All three freshman congressmenfrom New Mexico signed on to a letter from fellow freshman Rep. Betsy Markey, a Colorado Democrat, to ask Speaker of the House Nancy Pelosi, D-Calif., to fight for rural communities. In all, 20 of the 32 freshman Democrats signed on to the letter.
The infrastructure of rural economies is in crisis, Markey wrote. The economic recovery and reinvestment plan must invest significantly in maintaining and upgrading infrastructure in rural and other distressed communities, which will create local jobs.
Rep. Ben Ray Lujan of the 3rd Congressional District serves a mostly rural area. The largest city in his district is Santa Fe, which the U.S. Census says had just 72,056 people in 2006.
“The many rural communities in New Mexico need relief as our economy continues to struggle,” said Luján in a statement. “The economic recovery package should include programs and funding that help rural families and create jobs in rural communities. The rural communities in my district need assistance during these difficult economic times, and I will continue to fight to create jobs and get our rural economies back on track.”
Rep. Harry Teagues 2nd Congressional district, like Lujans, is mostly rural.

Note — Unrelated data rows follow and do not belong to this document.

<file path="config.mk">
export PLATFORM = sky130hd
export DESIGN_NAME = uart_deser
export DESIGN_NICKNAME = d
export VERILOG_FILES = /design/src/rtl/uart_pkg.sv /design/src/rtl/sync_2ff.sv /design/src/rtl/uart_deser.sv
export SDC_FILE = /design/constraint.sdc
export NUM_CORES = 1
export LEC_CHECK = 0
export CAP_MARGIN = 20
export CELL_PAD_IN_SITES_DETAIL_PLACEMENT = 0
export CELL_PAD_IN_SITES_GLOBAL_PLACEMENT = 2
export CORE_MARGIN = 1.5
export CORE_UTILIZATION = 43
export CTS_BUF_LIST = sky130_fd_sc_hd__clkbuf_4 sky130_fd_sc_hd__clkbuf_8
export DETAILED_ROUTE_END_ITERATION = 6
export GPL_ROUTABILITY_DRIVEN = 1
export PLACE_DENSITY_LB_ADDON = 0.1
export SETUP_SLACK_MARGIN = 0.15
export SKIP_LAST_GASP = 1
export SYNTH_ARGS = -nofsm -noshare
export SYNTH_HDL_FRONTEND = slang
export SYNTH_SLANG_ARGS = --single-unit
export TNS_END_PERCENT = 10
</file>
<file path="constraint.sdc">
create_clock -name clk -period 2.65 [get_ports clk]
set_input_delay 0.53 -clock clk [delete_from_list [all_inputs] [get_ports clk]]
set_output_delay 0.53 -clock clk [all_outputs]
set_load 0.02 [all_outputs]
</file>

“Making sure that rural interests are represented as we develop the economic recovery and reinvestment plan is a top priority for me,” said Teague in the statement. “If we can convince leadership to make significant investments in maintaining and upgrading infrastructure in rural communities, we will create local jobs and stimulate local economies.”
As of this writing, the 1st Congressional Districts Rep. Martin Heinrich had not issued a release. He did, however, sign onto the letter.

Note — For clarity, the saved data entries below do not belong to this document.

<file path="config.mk">
export PLATFORM = sky130hd
export DESIGN_NAME = ef_step_sequencer
export DESIGN_NICKNAME = d
export VERILOG_FILES = /design/src/rtl/ef_pkg.sv /design/src/rtl/rr_arb2.sv /design/src/rtl/ef_step_sequencer.sv
export SDC_FILE = /design/constraint.sdc
export NUM_CORES = 1
export LEC_CHECK = 0
export CAP_MARGIN = 30
export CORE_ASPECT_RATIO = 1.1
export CORE_MARGIN = 3
export CORE_UTILIZATION = 30
export DETAILED_ROUTE_END_ITERATION = 10
export PLACE_DENSITY = 0.56
export SLEW_MARGIN = 20
export SYNTH_ARGS = -nofsm -noshare
export SYNTH_HDL_FRONTEND = slang
export SYNTH_SLANG_ARGS = --single-unit
</file>
<file path="constraint.sdc">
create_clock -name clk -period 1.4 [get_ports clk]
set_clock_uncertainty 0.1 [all_clocks]
set_input_delay 0.21 -clock clk [delete_from_list [all_inputs] [get_ports clk]]
set_output_delay 0.21 -clock clk [all_outputs]
set_load 0.02 [all_outputs]
</file>
<file path="src/rtl/ef_pkg.sv">
// Shared constants and types for the E/F step counter and its sequencer.
package ef_pkg;

  // Counter states
  localparam logic [1:0] S0 = 2'b00;
  localparam logic [1:0] S1 = 2'b01;
  localparam logic [1:0] S2 = 2'b10;
  localparam logic [1:0] S3 = 2'b11;

  // F encoding
  localparam logic DIR_UP = 1'b1;
  localparam logic DIR_DN = 1'b0;

  // Sequencer FSM encoding
  typedef enum logic [1:0] {
    IDLE = 2'd0,
    MOVE = 2'd1,
    DONE = 2'd2
  } ef_state_e;

  // Upward distance from cur to tgt; 2-bit subtraction wraps modulo 4.
  function automatic logic [1:0] ef_dist_up(input logic [1:0] tgt, input logic [1:0] cur);
    return tgt - cur;
  endfunction

endpackage

</file>
<file path="src/rtl/rr_arb2.sv">
// Two-requester round-robin arbiter. Pointer names the preferred requester on contention.
module rr_arb2 (
  input  logic       clk,
  input  logic       reset,
  input  logic [1:0] req,
  input  logic       advance,
  output logic [1:0] gnt
);

  logic r_ptr;

  // Grant: a lone requester always wins; on contention the pointer decides.
  always_comb begin
    gnt = 2'b00;
    case (req)
      2'b01:   gnt = 2'b01;
      2'b10:   gnt = 2'b10;
      2'b11:   gnt = r_ptr ? 2'b10 : 2'b01;
      default: gnt = 2'b00;
    endcase
  end

  // Pointer moves to the requester that did not just win.
  always_ff @(posedge clk or negedge reset) begin
    if (!reset) begin
      r_ptr <= 1'b0;
    end else if (advance && (gnt != 2'b00)) begin
      r_ptr <= gnt[0];
    end
  end

endmodule

</file>
<file path="src/rtl/ef_step_sequencer.sv">
// Arbitrates two requesters for the shared E/F step counter and steps it along the shortest
// path to the granted target, finishing with a per-requester done pulse.
module ef_step_sequencer
  import ef_pkg::*;
#(
  parameter int unsigned STEP_LIMIT = 6
) (
  input  logic       clk,
  input  logic       reset,
  input  logic [1:0] req_valid,
  input  logic [1:0] tgt0,
  input  logic [1:0] tgt1,
  output logic [1:0] req_ready,
  input  logic [1:0] present,
  output logic       E,
  output logic       F,
  output logic [1:0] done,
  output logic       err,
  output logic       busy
);

  localparam logic [2:0] StepLimit = 3'(STEP_LIMIT);

  ef_state_e  r_state;
  logic [1:0] r_tgt;
  logic       r_id;
  logic [2:0] r_steps;
  logic [1:0] r_done;
  logic       r_err;

  logic [1:0] w_arb_req;
  logic [1:0] w_gnt;
  logic       w_accept;
  logic [1:0] w_dup;
  logic       w_at_tgt;
  logic       w_limit;
  logic       w_step;

  // Requests are only visible to the arbiter while idle, which also forces ready low otherwise.
  assign w_arb_req = (r_state == IDLE) ? req_valid : 2'b00;
  assign w_accept  = (w_gnt != 2'b00);
  assign req_ready = w_gnt;

  rr_arb2 u_arb (
    .clk     (clk),
    .reset   (reset),
    .req     (w_arb_req),
    .advance (w_accept),
    .gnt     (w_gnt)
  );

  // Path is recomputed from live present every cycle so external counter moves are tracked.
  always_comb begin
    w_dup    = ef_dist_up(r_tgt, present);
    w_at_tgt = (present == r_tgt);
    w_limit  = (r_steps == StepLimit);
    w_step   = (r_state == MOVE) && !w_at_tgt && !w_limit;
    E        = w_step;
    F        = w_step ? ((w_dup <= 2'd2) ? DIR_UP : DIR_DN) : DIR_DN;
  end

  assign done = r_done;
  assign err  = r_err;
  assign busy = (r_state != IDLE);

  // Main FSM with registered done/err, which are set on entry to DONE.
  always_ff @(posedge clk or negedge reset) begin
    if (!reset) begin
      r_state <= IDLE;
      r_tgt   <= S0;
      r_id    <= 1'b0;
      r_steps <= 3'd0;
      r_done  <= 2'b00;
      r_err   <= 1'b0;
    end else begin
      r_done <= 2'b00;
      r_err  <= 1'b0;
      case (r_state)
        IDLE: begin
          if (w_accept) begin
            r_tgt   <= w_gnt[1] ? tgt1 : tgt0;
            r_id    <= w_gnt[1];
            r_steps <= 3'd0;
            r_state <= MOVE;
          end
        end
        MOVE: begin
          if (w_at_tgt) begin
            r_state      <= DONE;
            r_done[r_id] <= 1'b1;
          end else if (w_limit) begin
            r_state      <= DONE;
            r_done[r_id] <= 1'b1;
            r_err        <= 1'b1;
          end else begin
            r_steps <= r_steps + 3'd1;
          end
        end
        DONE: begin
          r_state <= IDLE;
        end
        default: begin
          r_state <= IDLE;
        end
      endcase
    end
  end

endmodule

</file>
**Word level (Yosys, flattened, before mapping)**

Cells that the tools add are included.

- Flip-flop bits (word level): 12
- Input bits: 10
- Output and inout port bits: 8
- Word-level logic and storage cells: 56

- Add/subtract/negate cells: 2
- Magnitude comparators: 3
- Eq/ne operators: 10
- Multiplexer cells: 22
- Reduce and logical (&&, ||, !) cells: 12

Operator list:

| cell | number |
|---|---|
| 2-bit two-way mux | 9 |
| 3-bit two-way mux | 3 |
| 1-bit two-way mux | 6 |
| 2-bit one-hot mux with 3 select lines | 1 |
| 3-bit one-hot mux with 2 select lines | 1 |
| 2-bit nonzero test | 3 |
| 2-bit by 1-bit equality test with 1-bit output, second input constant | 2 |
| 2-bit equality test, second input constant | 2 |
| 2-bit != test, second input constant | 2 |
| 2-bit one-hot mux with 2 select lines | 1 |
| 2-bit AND reduction | 2 |
| 4-bit AND reduction | 1 |
| 3-bit by 1-bit adder with 3-bit output, second input constant | 1 |
| 3-bit equality test, second input constant | 1 |
| 1-bit logical AND | 3 |
| 3-bit != test, second input constant | 1 |
| 2-bit equality test | 1 |
| 2-bit <= comparator, second input constant | 1 |
| 1-bit zero test | 2 |
| 2-bit zero test | 1 |
| 1-bit by 2-bit < comparator with 1-bit output, second input constant | 1 |
| 2-bit by 1-bit != test with 1-bit output, second input constant | 1 |
| 2-bit subtractor | 1 |
| 1-bit demux with 1-bit select | 1 |
| 1-bit >= comparator, second input constant | 1 |

**Depth between registers and ports, before layout**

Gate-level depths: netlist of the first run.

- Depth after elaboration: 7
- Mapped depth: 4
- Gate-level depth less buffers: 4

**Hierarchy**

From an unflattened synthesis of the first run, not the netlist that was laid out.

- Cells, all modules: 64
- Area total of the unflattened synthesis: 624.3 µm²

By module, submodules not included:

| module | times used | cells each | area an instance (µm²) | seq. area each (µm²) |
|---|---|---|---|---|
| ef_step_sequencer | 1 | 58 | 569.3 | 275.3 |
| rr_arb2 | 1 | 6 | 55.1 | 25.0 |

**Worst setup path before layout of the first run**

OpenSTA, ideal clock, no wires.

- Path kind: register to output
- Start point: register r_tgt[0]
- End point: output port F
- Arrival time: 1.456 ns
- Required time: 1.090 ns
- Slack: -0.366 ns
- Cell stages (with the launch flop): 5
- Buffers on the path: 0
- Cells stage by stage: dfrtp_1 > inv_1 > ha_1 > a221oi_4 > o21a_1

- Word-level cells in the longest chain between the ends: 5
- Elaborated cells between the ends (all ways): 8
- Classes of those cells: 1 x add/sub; 1 x order compare; 1 x eq/ne; 2 x mux; 3 x reduce/logical

Ends and longest elaborated chain:

| item | RTL line | text |
|---|---|---|
| from (decl) | ef_step_sequencer.sv:25 | `logic [1:0] r_tgt;` |
| from (signal assigned) | ef_step_sequencer.sv:81 | `r_tgt <= w_gnt[1] ? tgt1 : tgt0;` |
| 2-bit equality test | ef_step_sequencer.sv:55 | `w_at_tgt = (present == r_tgt);` |
| 1-bit zero test | ef_step_sequencer.sv:57 | `w_step = (r_state == MOVE) && !w_at_tgt && !w_limit;` |
| 1-bit logical AND (2 in series) | ef_step_sequencer.sv:57 |  |
| via E | ef_step_sequencer.sv:15 | `output logic E,` |
| 1-bit two-way mux | ef_step_sequencer.sv:59 | `F = w_step ? ((w_dup <= 2'd2) ? DIR_UP : DIR_DN) : DIR_DN;` |
| to (decl) | ef_step_sequencer.sv:16 | `output logic F,` |

The timed path passes the listed nets, and every way through them passes these cells.

**Worst setup path after layout of the first run**

- Start point: register r_tgt[0]
- End point: output port F

- Word-level cells in the longest chain between the ends: 5
- Elaborated cells between the ends (all ways): 8
- Classes of those cells: 1 x add/sub; 1 x order compare; 1 x eq/ne; 2 x mux; 3 x reduce/logical

Ends and longest elaborated chain:

| item | RTL line |
|---|---|
| branches (longest 4 deep; another with 2-bit subtractor) | n/a |
| 1-bit two-way mux (*) | ef_step_sequencer.sv:59 |

Mark *: on every way between the ends.

==> key figures, run 1 <==
Worst setup path
  • Worst endpoint data arrival time: about 1500 ps
  • R2R Path End: r_steps[1]
  • Kind of start point of the critical path: flip-flop
  • Worst Setup End Kind: output port
  • CP Max Fanout: 2
  • Reg2Reg Launch Point: r_tgt[0]
  • Reg2Reg Depth: 6
  • Kind of critical path: reg2out
  • R2R Setup Slk: -110 ps
  • Critical Path RT: 1090 ps

Clock network
  • CTS sink cnt: 12
  • Htree depth: 1
  • Clock slew at reported path FFs: roughly 80 ps
  • CTS tree: yes
  • CTS root buf: clkbuf_4
  • Worst skew pair latency: 270 ps
  • TritonCTS buffer count: 3
  • CTS Buffer Depth: 2

GRT
  • Largest net degree at the start of global routing: 13
  • First-pass GRT wire length: 2.62 mm
  • Vias in the first global route: ~610
  • Total grt overflow: 0
  • Initial antenna violation count: 0
  • GRT Total Usage: between 10% and 20%

Place
  • Placer's final routability congestion estimate: between 0.7 and 0.8
  • Cell Count Post-Placement: 123
  • IO Port Bufs: 17
  • Post-DP HPWL: 1.16 mm

Final layout
  • FF/Latch Area: about 300 sq um
  • Fin nets: between 100 and 150
  • Share of layout cells above drive strength 1: about 51%
  • Multi-input gate area: 404 sq um
  • Synth-to-Final Area Change: 82.2%
  • Fill cells: 167
  • Layout Cells excl Fill: about 130
  • Antenna cells: 0

Run status
  • Failing checks: negative setup slack
  • Status: complete, but fails checks

Logic synthesis
  • Synth Net Count: 74
  • Syn_area_per_cell: ~11 sq um
  • Count of cell types in the netlist: 23
  • Mapped cell area: approximately 650 sq um
  • Synth Instances: between 60 and 70
  • Synth area leader: dfrtp_1
  • Seq/Total Area, Yosys: 46.5%
  • Synth area leaders: dfrtp_1 (47%), ha_1 (5.8%), a221oi_4 (4.1%)
  • Syn. warnings: 0
  • FF+latch count, synth: 12
  • Yosys top cell area share: 46.5%

STA
  • Fin worst setup slack: -361 ps
  • Max transition margin: about three quarters
  • Fmax: approximately 0.57 GHz
  • Tightest Pin Transition: between 300 and 400 ps
  • RSZ-0062 raised after global routing: yes
  • Final Hold Fails: 0
  • Crit path time final: around 1800 ps
  • Final period utilization: 126%
  • Final max-slew violation count: 0
  • Final setup viols: 9

Floorplanning
  • Core area: roughly 1900 sq um
  • Starting density of the core: between 30 and 40%
  • DIE AREA: about 2700 sq um
  • Die X: ~50 um
  • # IOs: 18
  • Die Height: approximately 55 um
  • Num rows: 16

Job
  • Max cap viols: 0

Power and ir drop
  • Peak VDD IR: ~1200 uV
  • Final total power: between 0.002 and 0.003 W
  • Power Dens Cells: between 2000 and 2500 nW/um^2
  • Leakage power: ~0.55 nW

Route
  • Detail Route Antenna Nets: 0
  • Total iterations of the first detailed-routing run: 2
  • Drt wl/cell: between 10 and 15 um
  • DRT iter0 DRCs: 3
  • # DRC: 0
  • Routed WL: ~1.6 mm
  • Via count: 620
  • Via-to-Cell Ratio: between 4 and 5

Hold path
  • Worst Hold Class: in2async
[Yosys cell counts]
| library cell | count |
|---|---|
| a221oi_2 | 1 |
| xor2_1 | 1 |
| o21ai_0 | 4 |
| nor4_1 | 1 |
| xnor2_2 | 1 |
| nand3b_1 | 2 |
| ha_1 | 3 |
| or2_2 | 2 |
| nand2_1 | 3 |
| or2b_4 | 1 |
| a211o_1 | 1 |
| a21oi_1 | 5 |
| o21a_1 | 1 |
| a221oi_4 | 1 |
| mux2i_1 | 2 |
| nand2b_1 | 1 |
| inv_1 | 7 |
| nor2b_1 | 1 |
| a211oi_1 | 3 |
| nor2_1 | 4 |
| a31oi_1 | 3 |
| dfrtp_1 | 12 |
| o2bb2ai_1 | 1 |
[routing by layer]
| metal | track usage [%] | vias to the layer above | share of wire (%) |
|---|---|---|---|
| li1 | - | 311 | - |
| met5 | 0 | - | 0 |
| met1 | 15.7 | 293 | 43 |
| met4 | 6.91 | 0 | 0 |
| met3 | 2.72 | 0 | 5.1 |
| met2 | 23.0 | 16 | 52 |
[sequential cells by signal (all words and copies together), names as in the netlist]
signal       cells
r_steps          3
done             2
r_state          2
r_tgt            2
err              1
r_id             1
u_arb.r_ptr      1
[critical path, cell delays in order (launching register included)]
cell,delay [ps]
dfrtp_1,390
inv_2,70
ha_4,200
a221oi_4,230
o21a_2,180
buf_6,110
[cells in the final DEF (no fill, tap or decap), types with 3 or more instances in the layout]
master | netlist | layout
a21oi_1 | 5 | 4
a31oi_1 | 3 | 3
buf_4 | 0 | 21
buf_6 | 0 | 10
clkbuf_4 | 0 | 3
clkdlybuf4s50_1 | 0 | 6
dfrtp_1 | 12 | 12
dlygate4sd2_1 | 0 | 5
inv_1 | 7 | 5
o21ai_0 | 4 | 4
[kinds of logic after synthesis]
logic type	share of synthesized area [%]
compound gates	23.6
xor+xnor	3.88
fa+ha+maj	5.81
buf+inv	4.07
flops	46.5
mux	3.10
simple gates	13.0
[layout make-up]
class	instances	share of cell area, %
Multi-Input combinational cell	42	34.4
Timing Repair Buffer	43	32.9
Clock buffer	3	1.91
Sequential cell	12	25.5
Inverter	7	2.45
Tap cell	27	2.87
[power by group]
| part | leakage (nW) | internal, W | switching (W) |
|---|---|---|---|
| clock | 0.0138 | 0.0000995 | 0.000115 |
| combinational | 0.391 | 0.00111 | 0.000863 |
| sequential | 0.150 | 0.000499 | 0.000118 |
[what timing repair did]
action	CTS	global route
gates resized for setup	48	10
endpoints found under the setup margin	14	14
setup buffers	5	4
pin swaps	4	6
hold buffers	0	0
[worst max-delay path by stage]
| stage | startpoint | end | slack, ps |
|---|---|---|---|
| final | r_tgt[0] | F | -360 |
| after CTS | r_tgt[0] | F | -390 |
| after detailed placement | present[0] | F | -870 |
| after global placement | present[0] | F | -850 |
| after floorplan | r_steps[0] | F | -250 |
| after global routing | r_tgt[0] | F | -430 |
[per-stage QoR]
step	setup slack (ps)	area, sq um	hold WS, ps	util, %	setup TNS, ps
6_report	-361	1180	128	61.8	-1630
5_1_grt	-434	1180	148	61.8	-2270
4_1_cts	-393	1100	126	58.0	-1680
3_5_place_dp	-872	1000	388	52.8	-5590
3_3_place_gp	-848	1000	383	52.8	-5360
2_1_floorplan	-255	664	-186	-	-404
Power figures use the tool's default switching activity.
==> run 2, diff against run 1 <==
--- a/config.mk
+++ b/config.mk
@@ -11,7 +11,9 @@
 export CORE_UTILIZATION = 30
 export DETAILED_ROUTE_END_ITERATION = 10
 export PLACE_DENSITY = 0.56
+export SETUP_SLACK_MARGIN = 0.4
 export SLEW_MARGIN = 20
 export SYNTH_ARGS = -nofsm -noshare
 export SYNTH_HDL_FRONTEND = slang
 export SYNTH_SLANG_ARGS = --single-unit
+export TNS_END_PERCENT = 20
==> key figures, run 2 (synthesis gave the netlist of run 1 again) <==
Route
  • Drt wl/cell: 11.6 um (was 12.0 um)
  • Detail Route Antenna Nets: 0 (unchanged)
  • # DRC: 0 (unchanged)
  • Via count: 629 (was 620)
  • Total iterations of the first detailed-routing run: 2 (unchanged)
  • Routed WL: 1.57 mm (was 1.61 mm)
  • Via-to-Cell Ratio: 4.63 (about the same)
  • DRT iter0 DRCs: 4 (was 3)

STA
  • RSZ-0062 raised after global routing: yes (unchanged)
  • Tightest Pin Transition: 291 ps (was 353 ps)
  • Final setup viols: 11 (was 9)
  • Max transition margin: 80.4% (was 76.2%)
  • Hold slack: 136 ps (was 128 ps)
  • Fmax: 0.560 GHz (was 0.568 GHz)
  • Crit path time final: 1790 ps (was 1760 ps)
  • Fin worst setup slack: -386 ps (was -361 ps)
  • Final max-slew violation count: 0 (unchanged)
  • Final period utilization: 128% (was 126%)
  • Final Hold Fails: 0 (unchanged)

Worst setup path
  • Kind of critical path: in2out (was reg2out)
  • CP Max Fanout: 2 (unchanged)
  • Crit path cell chain: clkdlybuf4s50_1, ha_4, a221oi_4, o21a_2, buf_6 (was inv_2, ha_4, a221oi_4, o21a_2, buf_6)
  • Critical Path RT: 1090 ps (about the same)
  • Cell depth of the worst setup path: 5 (unchanged)
  • Kind of start point of the critical path: input pin (was flip-flop)
  • Max incr delay on CP: 510 ps (was 390 ps)
  • Worst endpoint data arrival time: 1480 ps (was 1450 ps)
  • Slowest cell on the critical path: clkdlybuf4s50_1 (was dfrtp_1)
  • R2R Setup Slk: -220 ps (was -110 ps)
  • CP top delay family: buffers and inverters (was compound AO/OA/AOI/OAI gates)
  • Reg2Reg Depth: 5 (was 6)
  • Worst Setup End Kind: output port (unchanged)
  • Crit path buffers/inverters: 2 (unchanged)

Final layout
  • Register bank with the most flops: r_steps (unchanged)
  • Fin nets: 123 (was 122)
  • Share of layout cells above drive strength 1: 52.3% (was 51.4%)
  • Fill cells: 159 (was 167)
  • Largest register FFs: 3 (unchanged)
  • Most frequent cells in the layout: buf_4 (23), dfrtp_1 (11), buf_6 (11) (was buf_4 (21), dfrtp_1 (12), buf_6 (10))
  • Antenna cells: 0 (unchanged)
  • Layout Cells excl Fill: 136 (was 134)
  • Commonest non-fill, non-tap cell in the layout: buf_4 (unchanged)
  • Synth-to-Final Area Change: 81.8% (was 82.2%)

Clock network
  • Hold-fix buffer count after cts: 0 (unchanged)
  • CTS tree: yes (unchanged)
  • CTS Buffer Depth: 2 (unchanged)
  • Htree depth: 1 (unchanged)
  • CTS sink cnt: 12 (unchanged)
  • Worst skew pair latency: 270 ps (about the same)
  • Clock slew at reported path FFs: 80 ps (about the same)
  • CTS root buf: clkbuf_4 (unchanged)
  • TritonCTS buffer count: 3 (unchanged)

Place
  • Cell Count Post-Placement: 128 (was 123)
  • IO Port Bufs: 17 (unchanged)
  • Placer's final routability congestion estimate: 0.788 (was 0.713)
  • Post-Place Worst Slack: -862 ps (was -872 ps)
  • Post-DP HPWL: 1.18 mm (was 1.16 mm)

Floorplanning
  • Starting density of the core: 33.9% (unchanged)
  • Die X: 50.2 um (unchanged)
  • # IOs: 18 (unchanged)
  • DIE AREA: 2750 sq um (unchanged)
  • Num rows: 16 (unchanged)
  • Die Height: 54.7 um (unchanged)
  • Core area: 1900 sq um (unchanged)

Power and ir drop
  • Final total power: 0.00276 W (was 0.00281 W)
  • Leakage power: 0.539 nW (was 0.554 nW)
  • Power Dens Cells: 2350 nW/um^2 (was 2390 nW/um^2)
  • Peak VDD IR: 1180 uV (was 1210 uV)

GRT
  • Total grt overflow: 0 (unchanged)
  • Initial antenna violation count: 0 (unchanged)
  • Vias in the first global route: 677 (was 608)
  • Largest net degree at the start of global routing: 13 (unchanged)
  • First-pass GRT wire length: 2.71 mm (was 2.62 mm)
  • GRT Total Usage: 13.6% (was 13.3%)

Hold path
  • Worst Hold Class: in2async (unchanged)

Run status
  • Status: complete, but fails checks (unchanged)
  • Failing checks: negative setup slack (unchanged)

Job
  • Max cap viols: 0 (unchanged)
run 2: worst paths after layout:
kind | to | from
max reg2reg | r_steps[2] | r_tgt[1]
min reg2reg | done[0] | r_id
max in group asynchronous | r_tgt[1] | reset
min | err | reset
min in group clk | done[0] | r_id
max | F | present[0]
run 2: what timing repair did:
item                                   CTS  global route
buffers inserted                         3             1
gates resized for setup                 55             8
setup endpoints to repair               20            20
endpoints found under the hold margin    0             0
pin swaps                                2             2
run 2: through the flow:
stage	area, sq um	TNS [ps]	utilization [%]
CTS	1130	-1490	59.7
detailed placement	1040	-5560	54.6
global placement	1040	-5430	54.6
floorplan	662	-465	-
global route	1170	-2640	61.7
finish	1170	-1710	61.7
run 2: routing by layer:
| layer | part of all wire, % | GRT usage [%] |
|---|---|---|
| met5 | 0 | 0 |
| met4 | 0.95 | 6.91 |
| met3 | 6.6 | 4.09 |
| met2 | 52 | 25.7 |
| met1 | 41 | 13.8 |
run 2: area by class of cell:
type / count / area [sq um] / area share, %
well taps: 27 / 33.8 / 2.88
multi-input cells: 42 / 385 / 32.8
flip-flops and latches: 12 / 302 / 25.7
repair buffers: 44 / 390 / 33.3
inverters: 7 / 26.3 / 2.24
clock buffers: 4 / 36.3 / 3.09
run 2: power breakdown:
part	switching [W]	internal (W)
clock	0.000119	0.000158
combinational	0.000791	0.00104
sequential	0.000142	0.000503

The text of the letter, including the signatories, is included below.
The Honorable Nancy Pelosi
U.S. House of Representatives
H-232, U.S. Capitol
Washington, DC 20515
January 13, 2009
Dear Madam Speaker,
As the 111th Congress begins, we of the freshmen class strongly urge you to consider the many ways in which rural communities can benefit from the national economic recovery and reinvestment plan. Rural areas are among the hardest hit in these tough economic times, and with this economic recovery plan we have an opportunity to provide necessary aid to these communities. We need to ensure that the funding streams contain formulas which make certain that money is funneled directly to rural America. If the funds go through the State, then State governments must be required to allocate equitable portions to rural areas.
The infrastructure of rural economies is in crisis. The economic recovery and reinvestment plan must invest significantly in maintaining and upgrading infrastructure in rural and other distressed communities, which will create local jobs. Among other viable options, the quality of life in rural America can be improved by expanding broadband technology, public transportation, and water and sewage systems.
Rural development funds should also be allocated to benefit local schools, police and fire stations, hospitals and community centers. The USDA reported that rural counties with high educational levels saw more rapid earnings and income growth over the past two decades than counties with lower educational levels. Failure to invest in education may offset or diminish the benefits realized through other investments. Moreover, funding for hospitals and rural and community health care centers is essential because of the enormous responsibility placed on rural family doctors. Because rural areas lack the population base to support many specialty practices, rural physicians are frequently called upon to treat patients across a wide range of specialties.
Assistance to education, health care and other programs is critical if we want all Americans to benefit from this economic recovery and reinvestment plan.